The entries below contain a line with "- FF-to-FF End: r_alu_out[31]" and a line with "t, ns: 1.050". Quote exactly those two lines and all lines between them.

[[ LISTED ENTRIES, beginning ]]

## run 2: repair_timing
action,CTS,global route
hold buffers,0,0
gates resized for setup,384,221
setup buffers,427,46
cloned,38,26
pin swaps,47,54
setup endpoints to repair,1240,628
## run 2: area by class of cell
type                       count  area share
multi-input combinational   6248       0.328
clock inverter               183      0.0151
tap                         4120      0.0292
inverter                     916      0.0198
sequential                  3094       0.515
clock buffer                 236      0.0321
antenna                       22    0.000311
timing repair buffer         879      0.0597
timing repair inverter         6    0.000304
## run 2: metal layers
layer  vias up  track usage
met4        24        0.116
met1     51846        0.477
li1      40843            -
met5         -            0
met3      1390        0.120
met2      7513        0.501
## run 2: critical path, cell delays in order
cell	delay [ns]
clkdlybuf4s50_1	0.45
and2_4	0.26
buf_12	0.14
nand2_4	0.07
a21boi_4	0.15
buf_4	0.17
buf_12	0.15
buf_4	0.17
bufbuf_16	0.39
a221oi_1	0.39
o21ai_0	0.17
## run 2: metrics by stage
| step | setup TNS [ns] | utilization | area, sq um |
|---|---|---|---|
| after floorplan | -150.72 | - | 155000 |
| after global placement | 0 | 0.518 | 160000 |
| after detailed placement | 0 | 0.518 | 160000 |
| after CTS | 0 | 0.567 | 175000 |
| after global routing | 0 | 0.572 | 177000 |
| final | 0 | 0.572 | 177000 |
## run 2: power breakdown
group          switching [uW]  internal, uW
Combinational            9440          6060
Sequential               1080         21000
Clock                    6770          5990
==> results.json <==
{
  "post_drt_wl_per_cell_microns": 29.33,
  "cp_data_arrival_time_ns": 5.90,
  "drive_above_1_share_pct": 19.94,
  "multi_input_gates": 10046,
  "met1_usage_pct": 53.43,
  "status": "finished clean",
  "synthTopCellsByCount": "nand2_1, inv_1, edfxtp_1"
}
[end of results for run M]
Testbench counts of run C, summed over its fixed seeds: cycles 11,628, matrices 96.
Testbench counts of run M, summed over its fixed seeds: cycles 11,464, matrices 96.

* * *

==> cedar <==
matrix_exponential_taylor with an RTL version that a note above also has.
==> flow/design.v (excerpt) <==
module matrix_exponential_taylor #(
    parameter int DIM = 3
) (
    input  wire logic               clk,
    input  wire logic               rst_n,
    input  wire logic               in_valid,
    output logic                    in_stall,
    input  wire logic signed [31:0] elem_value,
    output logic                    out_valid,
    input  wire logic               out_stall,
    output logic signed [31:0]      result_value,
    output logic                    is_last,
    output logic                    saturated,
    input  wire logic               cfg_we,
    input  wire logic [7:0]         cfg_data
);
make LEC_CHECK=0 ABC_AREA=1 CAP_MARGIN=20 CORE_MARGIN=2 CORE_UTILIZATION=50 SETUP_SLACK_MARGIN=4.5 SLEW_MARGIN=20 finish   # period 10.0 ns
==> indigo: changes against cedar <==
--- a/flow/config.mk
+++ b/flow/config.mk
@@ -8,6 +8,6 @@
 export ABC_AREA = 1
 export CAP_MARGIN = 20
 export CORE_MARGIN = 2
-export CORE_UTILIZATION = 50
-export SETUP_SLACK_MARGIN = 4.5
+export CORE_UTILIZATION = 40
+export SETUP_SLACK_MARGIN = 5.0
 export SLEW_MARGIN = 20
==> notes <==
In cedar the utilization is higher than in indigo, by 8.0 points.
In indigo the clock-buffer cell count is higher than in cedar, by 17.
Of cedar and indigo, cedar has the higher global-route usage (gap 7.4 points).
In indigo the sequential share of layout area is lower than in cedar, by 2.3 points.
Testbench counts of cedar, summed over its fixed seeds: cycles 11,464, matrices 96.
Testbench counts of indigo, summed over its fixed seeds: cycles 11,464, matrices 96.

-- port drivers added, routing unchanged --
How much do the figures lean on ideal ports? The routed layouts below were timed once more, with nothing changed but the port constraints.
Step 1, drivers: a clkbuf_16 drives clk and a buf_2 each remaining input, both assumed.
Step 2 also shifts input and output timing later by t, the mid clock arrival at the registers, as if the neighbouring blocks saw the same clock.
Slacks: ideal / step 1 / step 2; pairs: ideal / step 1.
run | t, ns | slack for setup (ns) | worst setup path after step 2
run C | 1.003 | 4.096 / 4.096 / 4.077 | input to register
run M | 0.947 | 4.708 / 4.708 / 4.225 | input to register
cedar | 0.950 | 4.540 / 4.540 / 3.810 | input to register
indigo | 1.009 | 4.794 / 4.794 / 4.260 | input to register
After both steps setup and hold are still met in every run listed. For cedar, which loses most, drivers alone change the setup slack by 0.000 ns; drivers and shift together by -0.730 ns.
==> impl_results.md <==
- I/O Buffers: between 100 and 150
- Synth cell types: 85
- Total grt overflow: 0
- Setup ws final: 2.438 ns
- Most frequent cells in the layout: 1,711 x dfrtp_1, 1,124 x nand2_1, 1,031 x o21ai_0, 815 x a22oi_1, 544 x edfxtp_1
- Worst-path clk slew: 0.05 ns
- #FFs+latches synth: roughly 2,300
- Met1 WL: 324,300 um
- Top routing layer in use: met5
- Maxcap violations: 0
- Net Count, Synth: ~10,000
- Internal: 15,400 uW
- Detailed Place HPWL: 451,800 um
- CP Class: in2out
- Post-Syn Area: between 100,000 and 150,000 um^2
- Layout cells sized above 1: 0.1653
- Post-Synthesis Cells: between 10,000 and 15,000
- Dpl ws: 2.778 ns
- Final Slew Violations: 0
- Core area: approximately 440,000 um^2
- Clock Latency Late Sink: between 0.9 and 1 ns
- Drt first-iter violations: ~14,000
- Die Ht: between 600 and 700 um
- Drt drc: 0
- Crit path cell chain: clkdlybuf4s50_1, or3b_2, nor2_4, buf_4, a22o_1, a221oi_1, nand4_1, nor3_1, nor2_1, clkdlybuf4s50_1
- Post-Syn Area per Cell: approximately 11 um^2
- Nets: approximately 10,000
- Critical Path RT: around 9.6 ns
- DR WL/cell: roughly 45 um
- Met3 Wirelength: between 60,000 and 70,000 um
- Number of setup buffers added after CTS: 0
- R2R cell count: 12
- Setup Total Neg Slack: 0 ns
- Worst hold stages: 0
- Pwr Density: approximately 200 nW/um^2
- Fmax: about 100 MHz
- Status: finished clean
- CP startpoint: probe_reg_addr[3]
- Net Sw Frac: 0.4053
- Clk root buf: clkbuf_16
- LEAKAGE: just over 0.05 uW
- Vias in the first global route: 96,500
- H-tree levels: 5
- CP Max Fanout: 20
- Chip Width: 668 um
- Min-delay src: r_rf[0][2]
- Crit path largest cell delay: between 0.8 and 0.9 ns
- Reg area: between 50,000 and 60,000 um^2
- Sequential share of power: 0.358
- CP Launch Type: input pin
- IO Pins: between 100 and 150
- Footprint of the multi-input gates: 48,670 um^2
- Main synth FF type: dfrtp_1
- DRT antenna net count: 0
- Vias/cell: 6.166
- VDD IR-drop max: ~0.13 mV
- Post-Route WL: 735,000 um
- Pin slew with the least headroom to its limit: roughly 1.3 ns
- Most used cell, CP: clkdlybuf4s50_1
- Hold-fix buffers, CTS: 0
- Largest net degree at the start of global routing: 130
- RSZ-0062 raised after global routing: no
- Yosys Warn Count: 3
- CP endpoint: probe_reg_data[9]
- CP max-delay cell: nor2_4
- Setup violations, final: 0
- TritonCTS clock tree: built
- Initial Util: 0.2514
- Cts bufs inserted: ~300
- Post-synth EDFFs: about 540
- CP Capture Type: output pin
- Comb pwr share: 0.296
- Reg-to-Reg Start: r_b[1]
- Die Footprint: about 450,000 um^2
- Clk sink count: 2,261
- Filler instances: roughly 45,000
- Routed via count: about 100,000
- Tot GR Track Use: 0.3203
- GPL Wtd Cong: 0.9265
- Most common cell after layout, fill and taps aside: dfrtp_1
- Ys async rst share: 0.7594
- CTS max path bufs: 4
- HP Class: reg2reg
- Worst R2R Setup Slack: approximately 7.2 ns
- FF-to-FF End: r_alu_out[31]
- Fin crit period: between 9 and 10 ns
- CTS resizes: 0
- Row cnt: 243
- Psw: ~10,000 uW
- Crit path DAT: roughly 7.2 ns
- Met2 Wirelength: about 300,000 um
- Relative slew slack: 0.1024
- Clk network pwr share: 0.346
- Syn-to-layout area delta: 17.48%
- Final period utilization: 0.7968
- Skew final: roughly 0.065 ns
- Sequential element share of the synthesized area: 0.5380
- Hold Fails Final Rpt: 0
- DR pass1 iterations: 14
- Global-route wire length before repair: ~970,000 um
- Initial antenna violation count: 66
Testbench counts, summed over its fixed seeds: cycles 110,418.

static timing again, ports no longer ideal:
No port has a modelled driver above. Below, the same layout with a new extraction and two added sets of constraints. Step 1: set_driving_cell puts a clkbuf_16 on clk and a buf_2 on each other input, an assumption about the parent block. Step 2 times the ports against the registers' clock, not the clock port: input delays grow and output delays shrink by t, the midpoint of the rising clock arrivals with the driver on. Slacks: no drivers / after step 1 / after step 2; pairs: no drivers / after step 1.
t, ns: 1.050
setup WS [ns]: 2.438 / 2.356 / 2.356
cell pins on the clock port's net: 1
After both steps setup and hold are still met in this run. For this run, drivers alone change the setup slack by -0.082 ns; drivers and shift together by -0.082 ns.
Context: an optimization exercise on an open-source flow, tuned for small area, a short achievable clock period and few clock cycles per item. The choices shown serve that exercise and are no tape-out recipe. In this exercise RTL edits were held to simulation tests only and were not proved equivalent to the original. Power figures rest on the tool's default switching activity, not on a simulated workload.

Design key_occurrence_counter_top, start of the top module:
module key_occurrence_counter_top #(
   parameter int TABLE_DEPTH = koc_pkg::TABLE_DEPTH_DEFAULT
) (
   input  logic                          clock,
   input  logic                          reset,
   input  logic                          req_valid,
   output logic                          req_stall,
   input  logic                          req_mode,
   input  logic [koc_pkg::KEY_W-1:0]     req_key,
   input  logic [koc_pkg::KEY_W-1:0]     req_group_code,
   output logic                          rsp_valid,
   input  logic                          rsp_stall,
   output logic [koc_pkg::COUNT_W-1:0]   rsp_occurrence,
   output logic                          rsp_first_seen,
   output logic                          rsp_overflow,
   output logic [koc_pkg::CODE_W-1:0]    rsp_combined_code,
   output logic [koc_pkg::KEY_W-1:0]     rsp_entry_key,
   output logic                          rsp_entry_valid,
   output logic                          rsp_last
);
Size: about 2,700 flip-flops.
Settings: LEC_CHECK=0, CAP_MARGIN=20, CORE_MARGIN=2, CORE_UTILIZATION=45, CTS_CLUSTER_DIAMETER=100, CTS_CLUSTER_SIZE=20, SETUP_SLACK_MARGIN=5, SLEW_MARGIN=40; clock period 10.0 ns.
standard.sh (not shown) runs the stock make flow with config.mk's settings and CLKGATE_MAP_FILE= SYNTH_SCRIPT=/design/flow/synth_recipe.tcl, a recipe that flattens the netlist after the stock synthesis.
==> flow/flow/run.sh <==
#!/bin/bash
# Standard ORFS layout (the standard.sh, with its standard synthesis), with
# these changes to how the layout is made:
# - every port is still given a buffer, but a plain buf_4 rather than the
#   delay cell buffer_ports picks by default;
# - the resizer may swap a gate for a larger size of a different width
#   (sky130hd's config only lets it swap cells of the same footprint).
set -euo pipefail
bash standard.sh SETUP_SLACK_MARGIN=6.4 TNS_END_PERCENT=100 MATCH_CELL_FOOTPRINT=0 \
   "BUFFER_PORTS_ARGS=-buffer_cell sky130_fd_sc_hd__buf_4" finish > standard.log 2>&1
The baseline passed the timing, design-rule and antenna checks.
Testbench counts at the start, summed over its fixed seeds: cycles 11,050, items 8,000.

[[ LISTED ENTRIES, end ]]

→ WRITTEN RESPONSE:
- FF-to-FF End: r_alu_out[31]
- Fin crit period: between 9 and 10 ns
- CTS resizes: 0
- Row cnt: 243
- Psw: ~10,000 uW
- Crit path DAT: roughly 7.2 ns
- Met2 Wirelength: about 300,000 um
- Relative slew slack: 0.1024
- Clk network pwr share: 0.346
- Syn-to-layout area delta: 17.48%
- Final period utilization: 0.7968
- Skew final: roughly 0.065 ns
- Sequential element share of the synthesized area: 0.5380
- Hold Fails Final Rpt: 0
- DR pass1 iterations: 14
- Global-route wire length before repair: ~970,000 um
- Initial antenna violation count: 66
Testbench counts, summed over its fixed seeds: cycles 110,418.

static timing again, ports no longer ideal:
No port has a modelled driver above. Below, the same layout with a new extraction and two added sets of constraints. Step 1: set_driving_cell puts a clkbuf_16 on clk and a buf_2 on each other input, an assumption about the parent block. Step 2 times the ports against the registers' clock, not the clock port: input delays grow and output delays shrink by t, the midpoint of the rising clock arrivals with the driver on. Slacks: no drivers / after step 1 / after step 2; pairs: no drivers / after step 1.
t, ns: 1.050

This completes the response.